When Hatton and Cave met during the first week of classes, they decided to form a band. Gunlock and Silvester were roommates and lived on the same dorm floor as Hatton. Those four heard of a good drummer on campus so they approached Ashbaugh and the band was complete.
After the group had worked up enough tunes to cover a four-hour gig, The Fabulous Morticians hit the road, playing cities and towns in southern Iowa and crossing the border into northern Missouri. They acquired a 1951 Cadillac hearse to haul themselves and their instruments from ballroom to ballroom.
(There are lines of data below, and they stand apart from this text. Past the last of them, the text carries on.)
==> src/hdl/i2cmrr_pkg.sv <==
// Shared types and constants for the I2C master register-read block.
// No dependencies; imported by every module under hdl/.
`default_nettype none

package i2cmrr_pkg;

   localparam int TickWidth   = 10;
   localparam int CsrIdxWidth = 2;
   localparam int ReqWidth    = 24;
   localparam int RspWidth    = 24;

   // register indexes on the configuration port
   localparam logic [CsrIdxWidth-1:0] CSR_START_HOLD = 2'd0;
   localparam logic [CsrIdxWidth-1:0] CSR_LOW        = 2'd1;
   localparam logic [CsrIdxWidth-1:0] CSR_HIGH       = 2'd2;

   localparam logic [TickWidth-1:0] START_HOLD_RST = 10'd4;
   localparam logic [TickWidth-1:0] LOW_RST        = 10'd5;
   localparam logic [TickWidth-1:0] HIGH_RST       = 10'd4;

   localparam logic [7:0] BYTE_ONES  = 8'hFF;
   localparam logic [7:0] BYTE_ZEROS = 8'h00;

   // sequencer phases, one-hot
   typedef enum logic [11:0] {
      PH_IDLE      = 12'b0000_0000_0001,
      PH_S1_SETUP  = 12'b0000_0000_0010,
      PH_S1_HOLD   = 12'b0000_0000_0100,
      PH_S2_SETUP  = 12'b0000_0000_1000,
      PH_S2_HOLD   = 12'b0000_0001_0000,
      PH_BIT_LOW   = 12'b0000_0010_0000,
      PH_BIT_RISE  = 12'b0000_0100_0000,
      PH_BIT_HIGH  = 12'b0000_1000_0000,
      PH_STOP_LOW  = 12'b0001_0000_0000,
      PH_STOP_RISE = 12'b0010_0000_0000,
      PH_STOP_HOLD = 12'b0100_0000_0000,
      PH_STOP_TAIL = 12'b1000_0000_0000
   } phase_type;

   // which byte of the transaction is on the bus, one-hot
   typedef enum logic [4:0] {
      ST_ADDR_W = 5'b00001,
      ST_REG    = 5'b00010,
      ST_ADDR_R = 5'b00100,
      ST_DATA1  = 5'b01000,
      ST_DATA2  = 5'b10000
   } stage_type;

   typedef struct packed {
      logic [TickWidth-1:0] start_hold_ticks;
      logic [TickWidth-1:0] low_ticks;
      logic [TickWidth-1:0] high_ticks;
   } cfg_type;

   typedef struct packed {
      logic       clear_error;
      logic       sda_in;
      logic       scl_in;
      logic [7:0] register_address;
      logic [6:0] device_address;
      logic       word_read;
      logic       go;
   } req_type;

   typedef struct packed {
      logic        no_ack_error;
      logic [15:0] read_value;
      logic        done_res;
      logic        busy_res;
      logic        sda_pull_low;
      logic        scl_pull_low;
   } rsp_type;

endpackage

`default_nettype wire

==> src/hdl/i2cmrr_csr.sv <==
// Timing registers written through the configuration channel.
// Depends on i2cmrr_pkg.
`default_nettype none

module i2cmrr_csr (
   input  wire logic                                clock,
   input  wire logic                                reset,
   input  wire logic                                csr_valid,
   output logic                                     csr_ready,
   input  wire logic [i2cmrr_pkg::CsrIdxWidth-1:0]  csr_index,
   input  wire logic [i2cmrr_pkg::TickWidth-1:0]    csr_data,
   output i2cmrr_pkg::cfg_type                      cfg
);
   import i2cmrr_pkg::*;

   cfg_type cfg_ff, cfg_in;

   // writes always taken; unknown indexes are dropped
   assign csr_ready = 1'b1;

   always_comb begin
      cfg_in = cfg_ff;
      if (csr_valid) begin
         unique case (csr_index)
            CSR_START_HOLD: cfg_in.start_hold_ticks = csr_data;
            CSR_LOW:        cfg_in.low_ticks        = csr_data;
            CSR_HIGH:       cfg_in.high_ticks       = csr_data;
            default:        cfg_in                  = cfg_ff;
         endcase
      end
   end

   always_ff @(posedge clock) begin
      if (reset) begin
         cfg_ff.start_hold_ticks <= START_HOLD_RST;
         cfg_ff.low_ticks        <= LOW_RST;
         cfg_ff.high_ticks       <= HIGH_RST;
      end else begin
         cfg_ff <= cfg_in;
      end
   end

   assign cfg = cfg_ff;

endmodule

`default_nettype wire

==> src/hdl/i2cmrr_seq.sv <==
// Bus sequencer: state registers and the per-tick next-state logic.
// Depends on i2cmrr_pkg.
`default_nettype none

module i2cmrr_seq (
   input  wire logic                 clock,
   input  wire logic                 reset,
   input  wire logic                 step,
   input  wire i2cmrr_pkg::req_type  item,
   input  wire i2cmrr_pkg::cfg_type  cfg,
   output i2cmrr_pkg::rsp_type       result
);
   import i2cmrr_pkg::*;

   phase_type             phase_ff, phase_in;
   stage_type             stage_ff, stage_in;
   logic [TickWidth-1:0]  tick_ff, tick_in;
   logic [7:0]            shift_ff, shift_in;
   logic [3:0]            bit_ff, bit_in;
   logic [15:0]           word_ff, word_in;
   logic                  nack_ff, nack_in;
   logic [6:0]            dev_ff, dev_in;
   logic [7:0]            reg_ff, reg_in;
   logic                  wide_ff, wide_in;
   logic                  scl_ff, scl_in_r;
   logic                  sda_ff, sda_in_r;

   logic [TickWidth-1:0]  limit;
   logic                  hit;
   logic [TickWidth-1:0]  tick_next;
   logic [7:0]            shift_new;
   logic                  reading;
   logic                  done;

   // counter limit for the current phase
   always_comb begin
      limit = cfg.low_ticks;
      if (phase_ff == PH_S1_SETUP || phase_ff == PH_S2_SETUP) begin
         limit = cfg.start_hold_ticks;
      end else if (phase_ff == PH_S1_HOLD || phase_ff == PH_S2_HOLD ||
                   phase_ff == PH_BIT_HIGH || phase_ff == PH_STOP_HOLD) begin
         limit = cfg.high_ticks;
      end
   end

   // a limit of zero ends on the first tick, as a limit of one
   assign hit       = ({1'b0, tick_ff} + 11'd1) >= {1'b0, limit};
   assign tick_next = hit ? '0 : tick_ff + 10'd1;
   assign shift_new = {shift_ff[6:0], item.sda_in};
   assign reading   = (stage_ff == ST_DATA1) || (stage_ff == ST_DATA2);

   // next state for one tick
   always_comb begin
      phase_in = phase_ff;
      stage_in = stage_ff;
      tick_in  = tick_ff;
      shift_in = shift_ff;
      bit_in   = bit_ff;
      word_in  = word_ff;
      dev_in   = dev_ff;
      reg_in   = reg_ff;
      wide_in  = wide_ff;
      scl_in_r = scl_ff;
      sda_in_r = sda_ff;
      done     = 1'b0;
      nack_in  = item.clear_error ? 1'b0 : nack_ff;

      unique case (phase_ff)
         PH_IDLE: begin
            scl_in_r = 1'b0;
            sda_in_r = 1'b0;
            if (item.go) begin
               dev_in   = item.device_address;
               reg_in   = item.register_address;
               wide_in  = item.word_read;
               tick_in  = '0;
               phase_in = PH_S1_SETUP;
            end
         end
         PH_S1_SETUP, PH_S2_SETUP: begin
            scl_in_r = 1'b0;
            sda_in_r = 1'b0;
            if (!item.scl_in) begin
               tick_in = '0;
            end else begin
               tick_in = tick_next;
               if (hit) begin
                  sda_in_r = 1'b1;
                  phase_in = (phase_ff == PH_S1_SETUP) ? PH_S1_HOLD : PH_S2_HOLD;
               end
            end
         end
         PH_S1_HOLD, PH_S2_HOLD: begin
            tick_in = tick_next;
            if (hit) begin
               scl_in_r = 1'b1;
               bit_in   = '0;
               tick_in  = '0;
               phase_in = PH_BIT_LOW;
               if (phase_ff == PH_S1_HOLD) begin
                  shift_in = {dev_ff, 1'b0};
                  stage_in = ST_ADDR_W;
               end else begin
                  shift_in = {dev_ff, 1'b1};
                  stage_in = ST_ADDR_R;
               end
            end
         end
         PH_BIT_LOW: begin
            // data bit, or the acknowledge slot after eight bits
            if (!bit_ff[3]) begin
               sda_in_r = ~shift_ff[7];
            end else begin
               sda_in_r = (stage_ff == ST_DATA1) && wide_ff;
            end
            tick_in = tick_next;
            if (hit) begin
               scl_in_r = 1'b0;
               phase_in = PH_BIT_RISE;
            end
         end
         PH_BIT_RISE: begin
            // wait out clock stretching
            if (item.scl_in) begin
               tick_in  = '0;
               phase_in = PH_BIT_HIGH;
            end
         end
         PH_BIT_HIGH: begin
            tick_in = tick_next;
            if (hit) begin
               scl_in_r = 1'b1;
               phase_in = PH_BIT_LOW;
               if (!bit_ff[3]) begin
                  shift_in = shift_new;
                  bit_in   = bit_ff + 4'd1;
                  if (bit_ff == 4'd7 && reading) begin
                     if (stage_ff == ST_DATA1) begin
                        word_in = wide_ff ? {shift_new, BYTE_ZEROS}
                                          : {BYTE_ZEROS, shift_new};
                     end else begin
                        word_in = {word_ff[15:8], shift_new};
                     end
                  end
               end else begin
                  if (!reading && item.sda_in) begin
                     nack_in = 1'b1;
                  end
                  bit_in  = '0;
                  tick_in = '0;
                  if (stage_ff == ST_ADDR_W) begin
                     shift_in = reg_ff;
                     stage_in = ST_REG;
                  end else if (stage_ff == ST_REG) begin
                     bit_in   = bit_ff;
                     phase_in = PH_S2_SETUP;
                  end else if (stage_ff == ST_ADDR_R) begin
                     shift_in = BYTE_ONES;
                     stage_in = ST_DATA1;
                  end else if (stage_ff == ST_DATA1 && wide_ff) begin
                     shift_in = BYTE_ONES;
                     stage_in = ST_DATA2;
                  end else begin
                     bit_in   = bit_ff;
                     shift_in = BYTE_ONES;
                     phase_in = PH_STOP_LOW;
                  end
               end
            end
         end
         PH_STOP_LOW: begin
            sda_in_r = 1'b1;
            tick_in  = tick_next;
            if (hit) begin
               scl_in_r = 1'b0;
               phase_in = PH_STOP_RISE;
            end
         end
         PH_STOP_RISE: begin
            if (item.scl_in) begin
               tick_in  = '0;
               phase_in = PH_STOP_HOLD;
            end
         end
         PH_STOP_HOLD: begin
            tick_in = tick_next;
            if (hit) begin
               sda_in_r = 1'b0;
               phase_in = PH_STOP_TAIL;
            end
         end
         PH_STOP_TAIL: begin
            tick_in = tick_next;
            if (hit) begin
               phase_in = PH_IDLE;
               done     = 1'b1;
            end
         end
         default: begin
            phase_in = PH_IDLE;
            tick_in  = '0;
            scl_in_r = 1'b0;
            sda_in_r = 1'b0;
         end
      endcase
   end

   // state update on each accepted tick
   always_ff @(posedge clock) begin
      if (reset) begin
         phase_ff <= PH_IDLE;
         stage_ff <= ST_ADDR_W;
         tick_ff  <= '0;
         shift_ff <= BYTE_ONES;
         bit_ff   <= '0;
         word_ff  <= '0;
         nack_ff  <= 1'b0;
         dev_ff   <= '0;
         reg_ff   <= '0;
         wide_ff  <= 1'b0;
         scl_ff   <= 1'b0;
         sda_ff   <= 1'b0;
      end else if (step) begin
         phase_ff <= phase_in;
         stage_ff <= stage_in;
         tick_ff  <= tick_in;
         shift_ff <= shift_in;
         bit_ff   <= bit_in;
         word_ff  <= word_in;
         nack_ff  <= nack_in;
         dev_ff   <= dev_in;
         reg_ff   <= reg_in;
         wide_ff  <= wide_in;
         scl_ff   <= scl_in_r;
         sda_ff   <= sda_in_r;
      end
   end

   // result word shows the state after this tick
   always_comb begin
      result.scl_pull_low = scl_in_r;
      result.sda_pull_low = sda_in_r;
      result.busy_res     = (phase_in != PH_IDLE);
      result.done_res     = done;
      result.read_value   = word_in;
      result.no_ack_error = nack_in;
   end

endmodule

`default_nettype wire

==> src/hdl/i2c_master_register_read.sv <==
// Top level of the I2C master register-read block: stream ports, output register.
// Depends on i2cmrr_pkg, i2cmrr_csr and i2cmrr_seq.
//
//   channel  | direction | word
//   req_     | in        | one bus timing tick with request and sampled lines
//   rsp_     | out       | line drives and status after that tick
//   csr_     | in        | write of one timing register
//
// One word in, one word out; a new request word is taken every cycle while the
// response register is empty or being drained; the response is registered.
// The sequencer state advances only on accepted request words.
// Reset is synchronous: bus released, idle, timing registers at 4/5/4.
// A stalled response holds its word and stops intake until it is taken.
`default_nettype none

module i2c_master_register_read (
   input  wire logic                                clock,
   input  wire logic                                reset,
   // from bit 0: go, word_read, device_address[6:0], register_address[7:0],
   // scl_in, sda_in, clear_error, zero pad
   input  wire logic [i2cmrr_pkg::ReqWidth-1:0]     req_tdata,
   input  wire logic                                req_tvalid,
   output logic                                     req_tready,
   // from bit 0: scl_pull_low, sda_pull_low, busy_res, done_res,
   // read_value[15:0], no_ack_error, zero pad
   output logic [i2cmrr_pkg::RspWidth-1:0]          rsp_tdata,
   output logic                                     rsp_tvalid,
   input  wire logic                                rsp_tready,
   input  wire logic                                csr_valid,
   output logic                                     csr_ready,
   input  wire logic [i2cmrr_pkg::CsrIdxWidth-1:0]  csr_index,
   input  wire logic [i2cmrr_pkg::TickWidth-1:0]    csr_data
);
   import i2cmrr_pkg::*;

   cfg_type  cfg;
   req_type  item;
   rsp_type  result;
   logic     step;

   rsp_type  rsp_ff, rsp_in;
   logic     rsp_valid_ff, rsp_valid_in;

   assign item = req_type'(req_tdata[$bits(req_type)-1:0]);

   i2cmrr_csr u_csr (
      .clock     (clock),
      .reset     (reset),
      .csr_valid (csr_valid),
      .csr_ready (csr_ready),
      .csr_index (csr_index),
      .csr_data  (csr_data),
      .cfg       (cfg)
   );

   i2cmrr_seq u_seq (
      .clock  (clock),
      .reset  (reset),
      .step   (step),
      .item   (item),
      .cfg    (cfg),
      .result (result)
   );

   // intake whenever the response register is free this cycle
   assign req_tready = !rsp_valid_ff || rsp_tready;
   assign step       = req_tvalid && req_tready;

   always_comb begin
      rsp_in       = rsp_ff;
      rsp_valid_in = rsp_valid_ff;
      if (step) begin
         rsp_in       = result;
         rsp_valid_in = 1'b1;
      end else if (rsp_tready) begin
         rsp_valid_in = 1'b0;
      end
   end

   always_ff @(posedge clock) begin
      if (reset) begin
         rsp_valid_ff <= 1'b0;
      end else begin
         rsp_valid_ff <= rsp_valid_in;
      end
   end

   always_ff @(posedge clock) begin
      rsp_ff <= rsp_in;
   end

   assign rsp_tvalid = rsp_valid_ff;
   assign rsp_tdata  = {{(RspWidth-$bits(rsp_type)){1'b0}}, rsp_ff};

endmodule

`default_nettype wire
The band became very popular, much to the chagrin of Graceland College, a church-sponsored institution of higher learning where dancing was not permitted on campus. However, the majority of students liked to dance and a large number of them would follow The Morts to wherever they were performing. The “funeral processions” were not looked upon kindly by the college’s administration, citing fears of students being involved in highway accidents.
The student body, as a whole, really “dug the band” but the “official student government” and administration wanted them out. One winter weekend, on the return trip from a gig in Missouri, one car filled with students missed a turn in the road and flipped over. None of the students were seriously injured. However, the Morticians were summoned into the Dean’s office the following Monday morning and given the choice to either break up the band or move on.
It was near semester break time and the band made the decision to move on. Heading south, they landed in Kansas City. Three band members transferred to Central Missouri State University, Hatton resumed his studies at the U. of Mo Conservatory of Music and a replacement was needed for the drummer, who had chosen not to move.
One day while visiting Routh Music Store in Kansas City, the band met part-time employee Larry Pollard, a drummer. The band was once again complete. They continued to play, adding horns and moving more toward “R & B” and Soul with their show.
They recorded several original songs by Hatton and Cave on the Guillotine label and also did regional radio and television shows.
The Fabulous Morticians disbanded in 1970. This band successfully used a simple symbol (the hearse), worked hard on their music, created a following and made an impact in southern Iowa during the early 1960s…in spite of some vigorous and highly visible resistance. For these efforts and accomplishments, “The Morts” are entering the Hall of Fame with the Class of 2002.